WHAT IS THE MODERN METEORIC CONTRIBUTION TO MINNESOTA'S SOUDAN IRON MINE'S DEEP CRUSTAL BRINES?

Anoxic, Fe²⁺ rich CaCl₂ brines, which seep from old drill holes in the lowest 27^th (700 m) level of the Soudan Iron Mine, are the focus of ongoing chemical, isotopic and microbiological studies. These old brines are being diluted by variable amounts of surface infiltration through the overlying mine workings. Infiltration occurs from the surface through fractures in the abandoned open pit and subsurface mine works. The purpose of this study is to examine climate records and mine pumping records to see if any correlation between the two variables exists. Such information could then be used to quantify the ratio of recent meteoric water versus deep crustal brines.

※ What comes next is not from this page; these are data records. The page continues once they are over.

### src/rtl/sprite_scan_sched_if.sv
//------------------------------------------------------------------------------
// Module   : sprite_scan_sched_if
// Purpose  : Scan-side inputs and ROM-side outputs of the sprite scheduler.
// Revision : 1.0 - initial release
//------------------------------------------------------------------------------
`default_nettype none

interface sprite_scan_sched_if #(
    parameter int ADDR_W = 14
) ();
    logic              run;
    logic              frame_start;
    logic              de;
    logic [10:0]       h_pos;
    logic [10:0]       v_pos;
    logic [ADDR_W-1:0] rom_addr;
    logic              rom_rd_en;
    logic              spr_valid;
    logic              de_out;
    logic [10:0]       pos_x;
    logic [10:0]       pos_y;

    modport slave (
        input  run, frame_start, de, h_pos, v_pos,
        output rom_addr, rom_rd_en, spr_valid, de_out, pos_x, pos_y
    );

    modport master (
        output run, frame_start, de, h_pos, v_pos,
        input  rom_addr, rom_rd_en, spr_valid, de_out, pos_x, pos_y
    );
endinterface

`default_nettype wire

### src/rtl/sprite_scan_sched.sv
//------------------------------------------------------------------------------
// Module   : sprite_scan_sched
// Purpose  : Bouncing-sprite ROM read scheduler aligned to VGA scan-out.
// Revision : 1.0 - initial release
//------------------------------------------------------------------------------
`default_nettype none

module sprite_scan_sched #(
    parameter int H_ACTIVE = 640,
    parameter int V_ACTIVE = 480,
    parameter int SPR_W    = 48,
    parameter int SPR_H    = 48,
    parameter int STEP     = 1,
    parameter int ROM_LAT  = 1,
    parameter int ADDR_W   = 14
) (
    input  wire logic          clk,
    input  wire logic          rst,
    sprite_scan_sched_if.slave bus_if
);

    typedef enum logic [0:0] {
        S_IDLE   = 1'b0,
        S_ACTIVE = 1'b1
    } state_t;

    localparam logic [11:0] MAX_X   = 12'(H_ACTIVE - SPR_W);
    localparam logic [11:0] MAX_Y   = 12'(V_ACTIVE - SPR_H);
    localparam logic [11:0] STEP12  = 12'(STEP);
    localparam logic [11:0] SPR_W12 = 12'(SPR_W);
    localparam logic [11:0] SPR_H12 = 12'(SPR_H);
    localparam logic [10:0] INIT_X  = 11'((H_ACTIVE - SPR_W) / 2);
    localparam logic [10:0] INIT_Y  = 11'((V_ACTIVE - SPR_H) / 2);

    state_t              state_q, state_d;
    logic [10:0]         pos_x_q, pos_x_d;
    logic [10:0]         pos_y_q, pos_y_d;
    logic                dir_neg_x_q, dir_neg_x_d;
    logic                dir_neg_y_q, dir_neg_y_d;
    logic [ADDR_W-1:0]   rom_addr_q, rom_addr_d;
    logic [ROM_LAT:0]    hit_pipe_q;
    logic [ROM_LAT:0]    de_pipe_q;
    logic                hit;
    logic                upd;
    logic [11:0]         h_ext, v_ext, px_ext, py_ext;

    assign h_ext  = {1'b0, bus_if.h_pos};
    assign v_ext  = {1'b0, bus_if.v_pos};
    assign px_ext = {1'b0, pos_x_q};
    assign py_ext = {1'b0, pos_y_q};

    // Any frame_start with run moves the sprite, including the one that leaves IDLE.
    assign upd = bus_if.frame_start & bus_if.run;

    assign hit = (state_q == S_ACTIVE) & bus_if.de
               & (h_ext >= px_ext) & (h_ext < px_ext + SPR_W12)
               & (v_ext >= py_ext) & (v_ext < py_ext + SPR_H12);

    always_comb begin
        state_d     = state_q;
        pos_x_d     = pos_x_q;
        pos_y_d     = pos_y_q;
        dir_neg_x_d = dir_neg_x_q;
        dir_neg_y_d = dir_neg_y_q;
        rom_addr_d  = rom_addr_q;

        if (state_q == S_IDLE && bus_if.frame_start) begin
            state_d = S_ACTIVE;
        end

        if (upd) begin
            if (!dir_neg_x_q) begin
                if (px_ext + STEP12 >= MAX_X) begin
                    pos_x_d     = MAX_X[10:0];
                    dir_neg_x_d = 1'b1;
                end else begin
                    pos_x_d = pos_x_q + STEP12[10:0];
                end
            end else if (px_ext <= STEP12) begin
                pos_x_d     = '0;
                dir_neg_x_d = 1'b0;
            end else begin
                pos_x_d = pos_x_q - STEP12[10:0];
            end

            if (!dir_neg_y_q) begin
                if (py_ext + STEP12 >= MAX_Y) begin
                    pos_y_d     = MAX_Y[10:0];
                    dir_neg_y_d = 1'b1;
                end else begin
                    pos_y_d = pos_y_q + STEP12[10:0];
                end
            end else if (py_ext <= STEP12) begin
                pos_y_d     = '0;
                dir_neg_y_d = 1'b0;
            end else begin
                pos_y_d = pos_y_q - STEP12[10:0];
            end
        end

        // Offsets are non-negative whenever hit is set, so modular math is exact.
        if (hit) begin
            rom_addr_d = ADDR_W'(bus_if.v_pos - pos_y_q) * ADDR_W'(SPR_W)
                       + ADDR_W'(bus_if.h_pos - pos_x_q);
        end
    end

    always_ff @(posedge clk or posedge rst) begin
        if (rst) begin
            state_q     <= S_IDLE;
            pos_x_q     <= INIT_X;
            pos_y_q     <= INIT_Y;
            dir_neg_x_q <= 1'b0;
            dir_neg_y_q <= 1'b0;
            rom_addr_q  <= '0;
            hit_pipe_q  <= '0;
            de_pipe_q   <= '0;
        end else begin
            state_q     <= state_d;
            pos_x_q     <= pos_x_d;
            pos_y_q     <= pos_y_d;
            dir_neg_x_q <= dir_neg_x_d;
            dir_neg_y_q <= dir_neg_y_d;
            rom_addr_q  <= rom_addr_d;
            hit_pipe_q  <= {hit_pipe_q[ROM_LAT-1:0], hit};
            de_pipe_q   <= {de_pipe_q[ROM_LAT-1:0], bus_if.de};
        end
    end

    assign bus_if.rom_addr  = rom_addr_q;
    assign bus_if.rom_rd_en = hit_pipe_q[0];
    assign bus_if.spr_valid = hit_pipe_q[ROM_LAT];
    assign bus_if.de_out    = de_pipe_q[ROM_LAT];
    assign bus_if.pos_x     = pos_x_q;
    assign bus_if.pos_y     = pos_y_q;

endmodule

`default_nettype wire
### src/flat_wrapper.sv
// flat-port wrapper written by rule: the top's interface ports become plain ports
module sprite_scan_sched_flat 
#(
    parameter int H_ACTIVE = 640,
    parameter int V_ACTIVE = 480,
    parameter int SPR_W    = 48,
    parameter int SPR_H    = 48,
    parameter int STEP     = 1,
    parameter int ROM_LAT  = 1,
    parameter int ADDR_W   = 14
)
  (clk, rst, bus_if_run, bus_if_frame_start, bus_if_de, bus_if_h_pos, bus_if_v_pos, bus_if_rom_addr, bus_if_rom_rd_en, bus_if_spr_valid, bus_if_de_out, bus_if_pos_x, bus_if_pos_y);
  sprite_scan_sched_if #(.ADDR_W(ADDR_W)) bus_if_i ();
  input  wire logic clk;
  input  wire logic rst;
  input wire logic [$bits(bus_if_i.run)-1:0] bus_if_run;
  input wire logic [$bits(bus_if_i.frame_start)-1:0] bus_if_frame_start;
  input wire logic [$bits(bus_if_i.de)-1:0] bus_if_de;
  input wire logic [$bits(bus_if_i.h_pos)-1:0] bus_if_h_pos;
  input wire logic [$bits(bus_if_i.v_pos)-1:0] bus_if_v_pos;
  output wire logic [$bits(bus_if_i.rom_addr)-1:0] bus_if_rom_addr;
  output wire logic [$bits(bus_if_i.rom_rd_en)-1:0] bus_if_rom_rd_en;
  output wire logic [$bits(bus_if_i.spr_valid)-1:0] bus_if_spr_valid;
  output wire logic [$bits(bus_if_i.de_out)-1:0] bus_if_de_out;
  output wire logic [$bits(bus_if_i.pos_x)-1:0] bus_if_pos_x;
  output wire logic [$bits(bus_if_i.pos_y)-1:0] bus_if_pos_y;
  assign bus_if_i.run = bus_if_run;
  assign bus_if_i.frame_start = bus_if_frame_start;
  assign bus_if_i.de = bus_if_de;
  assign bus_if_i.h_pos = bus_if_h_pos;
  assign bus_if_i.v_pos = bus_if_v_pos;
  assign bus_if_rom_addr = bus_if_i.rom_addr;
  assign bus_if_rom_rd_en = bus_if_i.rom_rd_en;
  assign bus_if_spr_valid = bus_if_i.spr_valid;
  assign bus_if_de_out = bus_if_i.de_out;
  assign bus_if_pos_x = bus_if_i.pos_x;
  assign bus_if_pos_y = bus_if_i.pos_y;
  sprite_scan_sched #(.H_ACTIVE(H_ACTIVE), .V_ACTIVE(V_ACTIVE), .SPR_W(SPR_W), .SPR_H(SPR_H), .STEP(STEP), .ROM_LAT(ROM_LAT), .ADDR_W(ADDR_W)) u_core (.clk(clk), .rst(rst), .bus_if(bus_if_i));
endmodule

In 1892 the mine began extracting high grade hematite using open pit methods. The ore body is dipping ~ 80 degrees to the north in the 2.7 Ga cratonic rocks of the Superior Province. When the surface pits became unsafe, the mine transitioned to underground mining. Before the mine’s closure in 1962 an estimated 15.5 million long tons of high grade iron ore were produced. The mine consists of 18 levels with two horizontal drifts on each level that radiate in the east and west along strike from the shaft. The closed mine was transferred to the State of Minnesota and is currently operated as the Soudan Underground Mine State Park.

A 119-year precipitation record for the Soudan area has been assembled from weather records. Reasonably complete records of the number hours that dewatering pumps have run exist back to 1995. Fragmentary records exist for earlier pumping which may be relevant. The records consist of the number of operating hours of pumps on 12^th, 22^nd, and 27^th levels. We have assembled the data for the 27^th level. Analogous records for the 12^th and 22^nd levels are being processed. These records are a (complex) proxy for the volumes of water pumped. If statistically robust lags between recharge events and increased mine drainage can be extracted, such lags can provide information on the hydrodynamics of the mine’s recharge. The ultimate goal of the effort we have begun is to provide a more complete, quantitative estimate of the quantities of water routinely entering the mine – both from the surface and from the subsurface. Such estimates will provide boundary conditions for biogeochemical models of the mine.